However, one thing I do know is this: distributed consensus is Very Hard™ to get right.

If the answer to your question involves any kind of multiple master implementation using distributed consensus I can unequivocally guarantee that (other than in a few very specific circumstances that you almost certainly do not have) you’re asking the wrong question.

For distributed systems, the main idea is a centralized write ordering journal that is replayed by individual nodes.

Multiple systems write sequentially to the central journal. The journal is simply taking requests like a key value store. The journal is replicated to all the nodes. The nodes read from the journal and performs the complex logic requested.
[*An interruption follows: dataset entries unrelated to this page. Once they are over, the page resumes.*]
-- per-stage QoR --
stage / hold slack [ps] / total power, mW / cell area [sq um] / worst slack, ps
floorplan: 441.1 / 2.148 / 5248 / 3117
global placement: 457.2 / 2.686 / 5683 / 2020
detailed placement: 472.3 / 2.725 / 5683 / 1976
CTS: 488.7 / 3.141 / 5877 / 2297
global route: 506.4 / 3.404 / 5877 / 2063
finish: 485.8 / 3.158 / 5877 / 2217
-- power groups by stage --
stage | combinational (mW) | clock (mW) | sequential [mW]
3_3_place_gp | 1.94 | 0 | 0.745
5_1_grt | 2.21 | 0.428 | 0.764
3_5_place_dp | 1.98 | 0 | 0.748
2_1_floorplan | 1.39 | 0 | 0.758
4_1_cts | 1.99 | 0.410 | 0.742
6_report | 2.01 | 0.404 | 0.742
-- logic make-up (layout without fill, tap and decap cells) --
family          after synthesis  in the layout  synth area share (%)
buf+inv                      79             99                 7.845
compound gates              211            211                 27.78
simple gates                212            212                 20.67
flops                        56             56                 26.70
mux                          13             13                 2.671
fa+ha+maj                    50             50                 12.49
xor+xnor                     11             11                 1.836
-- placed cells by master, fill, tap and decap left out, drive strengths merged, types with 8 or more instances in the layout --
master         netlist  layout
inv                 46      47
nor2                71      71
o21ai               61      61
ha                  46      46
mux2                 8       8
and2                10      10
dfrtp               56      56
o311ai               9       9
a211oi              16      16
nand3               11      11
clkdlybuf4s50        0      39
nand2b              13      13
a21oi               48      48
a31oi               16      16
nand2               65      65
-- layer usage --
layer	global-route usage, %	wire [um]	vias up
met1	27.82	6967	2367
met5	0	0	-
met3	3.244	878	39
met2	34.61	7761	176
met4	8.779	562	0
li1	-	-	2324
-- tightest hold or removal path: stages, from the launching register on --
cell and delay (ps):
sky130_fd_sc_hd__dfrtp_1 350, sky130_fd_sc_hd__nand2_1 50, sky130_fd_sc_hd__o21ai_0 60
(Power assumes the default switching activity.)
[config.mk]
export PLATFORM = sky130hd
export DESIGN_NAME = rmii_rx_deframer
export DESIGN_NICKNAME = d
export VERILOG_FILES = /design/src/rtl/rmii_rx_deframer_pkg.sv /design/src/rtl/rmii_crs_dv_filter.sv /design/src/rtl/rmii_rx_deframer.sv
export SDC_FILE = /design/constraint.sdc
export NUM_CORES = 1
export LEC_CHECK = 0
export ABC_AREA = 1
export CAP_MARGIN = 20
export CORE_MARGIN = 2
export CORE_UTILIZATION = 45
export DETAILED_ROUTE_END_ITERATION = 6
export DONT_BUFFER_PORTS = 1
export PLACE_DENSITY = 0.59
export SLEW_MARGIN = 20
export SYNTH_ARGS = -nofsm -noshare
export SYNTH_HDL_FRONTEND = slang
export SYNTH_HIERARCHICAL = 1
export SYNTH_SLANG_ARGS = --single-unit
[constraint.sdc]
create_clock -name clk -period 2.25 [get_ports clk]
set_input_delay 0.3375 -clock clk [delete_from_list [all_inputs] [get_ports clk]]
set_output_delay 0.3375 -clock clk [all_outputs]
set_load 0.03 [all_outputs]
===== src/rtl/fb_scanout_reader.sv =====
// ---------------------------------------------------------------------------
// fb_scanout_reader
//   Reads one FB_WIDTH x FB_HEIGHT frame in raster order from a synchronous
//   fixed-latency framebuffer RAM. The pixels go out as a valid/ready stream
//   tagged with start-of-frame and end-of-line. A small output FIFO absorbs the
//   RAM latency. A read is issued only while FIFO occupancy plus reads in
//   flight is below FIFO_DEPTH. Every returning word therefore has a FIFO
//   slot, and backpressure never drops read data.
//
// Ports
//   clk, rst         clock; asynchronous active-high reset
//   frame_start      pulse that starts a frame (honoured only when idle)
//   buffer_sel       front buffer select, latched at frame start
//   fb_read_addr     RAM read address (0 when not strobing)
//   fb_read_enable   RAM read strobe
//   fb_read_data     RAM data, READ_LATENCY cycles after the strobe
//   pixel_data       stream pixel (FIFO head)
//   pixel_valid      stream valid (FIFO not empty)
//   pixel_ready      stream ready; a transfer happens on valid && ready
//   pixel_sof        head pixel is (0,0)
//   pixel_eol        head pixel is the last one of its line
//   busy             frame in progress
//   frame_done       one-cycle pulse after the last pixel has transferred
// ---------------------------------------------------------------------------
module fb_scanout_reader #(
    parameter int FB_WIDTH      = 160,
    parameter int FB_HEIGHT     = 120,
    parameter int FB_ADDR_WIDTH = 16,
    parameter int COLOR_WIDTH   = 12,
    parameter int READ_LATENCY  = 1,
    parameter int FIFO_DEPTH    = 4
) (
    input  logic                     clk,
    input  logic                     rst,
    input  logic                     frame_start,
    input  logic                     buffer_sel,
    output logic [FB_ADDR_WIDTH-1:0] fb_read_addr,
    output logic                     fb_read_enable,
    input  logic [COLOR_WIDTH-1:0]   fb_read_data,
    output logic [COLOR_WIDTH-1:0]   pixel_data,
    output logic                     pixel_valid,
    input  logic                     pixel_ready,
    output logic                     pixel_sof,
    output logic                     pixel_eol,
    output logic                     busy,
    output logic                     frame_done
);

    localparam int XW = (FB_WIDTH > 1) ? $clog2(FB_WIDTH) : 1;
    localparam int YW = (FB_HEIGHT > 1) ? $clog2(FB_HEIGHT) : 1;
    localparam int PW = (FIFO_DEPTH > 1) ? $clog2(FIFO_DEPTH) : 1;
    localparam int CW = $clog2(FIFO_DEPTH + 1);

    localparam logic [XW-1:0]            X_LAST    = XW'(FB_WIDTH - 1);
    localparam logic [YW-1:0]            Y_LAST    = YW'(FB_HEIGHT - 1);
    localparam logic [PW-1:0]            PTR_LAST  = PW'(FIFO_DEPTH - 1);
    localparam logic [CW:0]              DEPTH_C   = (CW + 1)'(FIFO_DEPTH);
    localparam logic [FB_ADDR_WIDTH-1:0] BUF1_BASE = FB_ADDR_WIDTH'(FB_WIDTH * FB_HEIGHT);

    typedef enum logic [1:0] {
        S_IDLE,
        S_READ,
        S_DRAIN
    } state_t;

    state_t state, state_nxt;

    logic [FB_ADDR_WIDTH-1:0] addr;
    logic [XW-1:0]            x;
    logic [YW-1:0]            y;
    logic [CW-1:0]            fifo_count;
    logic [CW-1:0]            inflight;

    // Strobe and tags travel alongside the RAM access. The last stage marks
    // the cycle in which fb_read_data holds the matching word.
    logic [READ_LATENCY-1:0]  vld_pipe;
    logic [READ_LATENCY-1:0]  sof_pipe;
    logic [READ_LATENCY-1:0]  eol_pipe;

    // FIFO entry layout: {sof, eol, data}
    logic [COLOR_WIDTH+1:0]   fifo_mem [FIFO_DEPTH];
    logic [PW-1:0]            wr_ptr;
    logic [PW-1:0]            rd_ptr;

    logic issue;
    logic push;
    logic pop;
    logic fifo_empty;

    assign push       = vld_pipe[READ_LATENCY-1];
    assign fifo_empty = (fifo_count == '0);
    assign pop        = pixel_valid && pixel_ready;

    // ------------------------------------------------------------------
    // FSM
    // ------------------------------------------------------------------
    always_ff @(posedge clk or posedge rst) begin
        if (rst) begin
            state <= S_IDLE;
        end else begin
            // NOTE: registers take non-blocking assignments, so every flop
            // samples pre-edge values no matter in which order the blocks run.
            state <= state_nxt;
        end
    end

    always_comb begin
        // NOTE: every output gets a default first. Without one, a branch that
        // skips an assignment would infer a latch.
        state_nxt  = state;
        issue      = 1'b0;
        frame_done = 1'b0;
        case (state)
            S_IDLE: begin
                if (frame_start) state_nxt = S_READ;
            end
            S_READ: begin
                issue = ({1'b0, fifo_count} + {1'b0, inflight}) < DEPTH_C;
                if (issue && x == X_LAST && y == Y_LAST) state_nxt = S_DRAIN;
            end
            S_DRAIN: begin
                if (inflight == '0 && fifo_empty) begin
                    frame_done = 1'b1;
                    state_nxt  = S_IDLE;
                end
            end
            default: state_nxt = S_IDLE;
        endcase
    end

    assign busy           = (state != S_IDLE);
    assign fb_read_enable = issue;
    assign fb_read_addr   = issue ? addr : '0;

    // ------------------------------------------------------------------
    // Raster address / position counters and tag pipeline
    // ------------------------------------------------------------------
    always_ff @(posedge clk or posedge rst) begin
        if (rst) begin
            addr     <= '0;
            x        <= '0;
            y        <= '0;
            vld_pipe <= '0;
            sof_pipe <= '0;
            eol_pipe <= '0;
            inflight <= '0;
        end else begin
            // Latch the base address here. Later buffer_sel changes are ignored.
            if (state == S_IDLE && frame_start) begin
                addr <= buffer_sel ? BUF1_BASE : '0;
                x    <= '0;
                y    <= '0;
            end else if (issue) begin
                addr <= addr + FB_ADDR_WIDTH'(1);
                if (x == X_LAST) begin
                    x <= '0;
                    y <= y + YW'(1);
                end else begin
                    x <= x + XW'(1);
                end
            end

            vld_pipe[0] <= issue;
            sof_pipe[0] <= (x == '0) && (y == '0);
            eol_pipe[0] <= (x == X_LAST);
            for (int i = 1; i < READ_LATENCY; i++) begin
                vld_pipe[i] <= vld_pipe[i-1];
                sof_pipe[i] <= sof_pipe[i-1];
                eol_pipe[i] <= eol_pipe[i-1];
            end

            case ({issue, push})
                2'b10:   inflight <= inflight + CW'(1);
                2'b01:   inflight <= inflight - CW'(1);
                default: inflight <= inflight;
            endcase
        end
    end

    // ------------------------------------------------------------------
    // Output FIFO
    // ------------------------------------------------------------------
    always_ff @(posedge clk or posedge rst) begin
        if (rst) begin
            wr_ptr     <= '0;
            rd_ptr     <= '0;
            fifo_count <= '0;
        end else begin
            if (push) wr_ptr <= (wr_ptr == PTR_LAST) ? '0 : wr_ptr + PW'(1);
            if (pop)  rd_ptr <= (rd_ptr == PTR_LAST) ? '0 : rd_ptr + PW'(1);
            case ({push, pop})
                2'b10:   fifo_count <= fifo_count + CW'(1);
                2'b01:   fifo_count <= fifo_count - CW'(1);
                default: fifo_count <= fifo_count;
            endcase
        end
    end

    // NOTE: the storage array has no reset. Entries are only read when
    // fifo_count says they are valid, so clearing the pointers is enough.
    always_ff @(posedge clk) begin
        if (push) fifo_mem[wr_ptr] <= {sof_pipe[READ_LATENCY-1], eol_pipe[READ_LATENCY-1], fb_read_data};
    end

    // Force the outputs to zero while empty. Stale storage words never show.
    assign pixel_valid = !fifo_empty;
    assign {pixel_sof, pixel_eol, pixel_data} = pixel_valid ? fifo_mem[rd_ptr] : '0;

endmodule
If business software practices is not enough of a proof, look at any massive online games. They all use one central server as a source of truth about the game world, and broadcast that state to the clients. Anything a client reports that diverges from the central server view is either corrected, rejected, or becomes a reason to disconnect the client for cheating attempts.

If you need strict order, that order should happen in strictly one place. (The universe itself does not support strict order at a distance, as Special Relativity shows.)

Bitcoin: Am I joke to you?

Everyone: yes.

There's no performance gain from bitcoin's approach though. The distributed consensus is there for trustless operation, not performance. It's many orders of magnitude slower (and a few more orders of magnitude more power inefficient!) than just having one server handle it.

Isn't bitcoin actually eventual consensus determined by increasing unlikelihood of finding a conflicting sequence of hashes?

Yes, although if the consistency is good enough for _payments infrastructure_, it's probably good enough for just about everything.

If a particualr mechanic part is good enough for a _space ship_, it's probably good enough for just about everything.

But its price may be prohibitive.

Bitcoin is an interesting exception to the above. Issue is latency.

Latency might be OK. The true price of trustless consensus is proof of work, that is, energy.

> Latency might be okay.

Nope. Not for real-time gaming which is the topic at hand. Certainly not at scale. Certainly not at the kind of volume of events that gaming produces.

that is server/many clients, not distributed

I’d suggest to re-evaluate if you really, really need (a) distributed data stores and (b) synchronous consistency. Things become much simpler if you can forego one of them.

I suspect TigerBeetle DB will be the industry benchmark for consistent, high throughput, fault tolerant, distributed databases in 5 years.

Look at the Raft protocol. In general you’d rather not integrate at the protocol layer; it’s standard to use a consistent store like etcd that implements Raft for the coordination/data that needs to be serializable.

(Kubernetes uses etcd so it scales pretty well for a strongly-consistent k/v store.)

You said “multiple datastores” so I’m assuming you have heterogenous data and something like CockroachDB isn’t an option.

> I'm a beginner in this topic and I find this topic interesting.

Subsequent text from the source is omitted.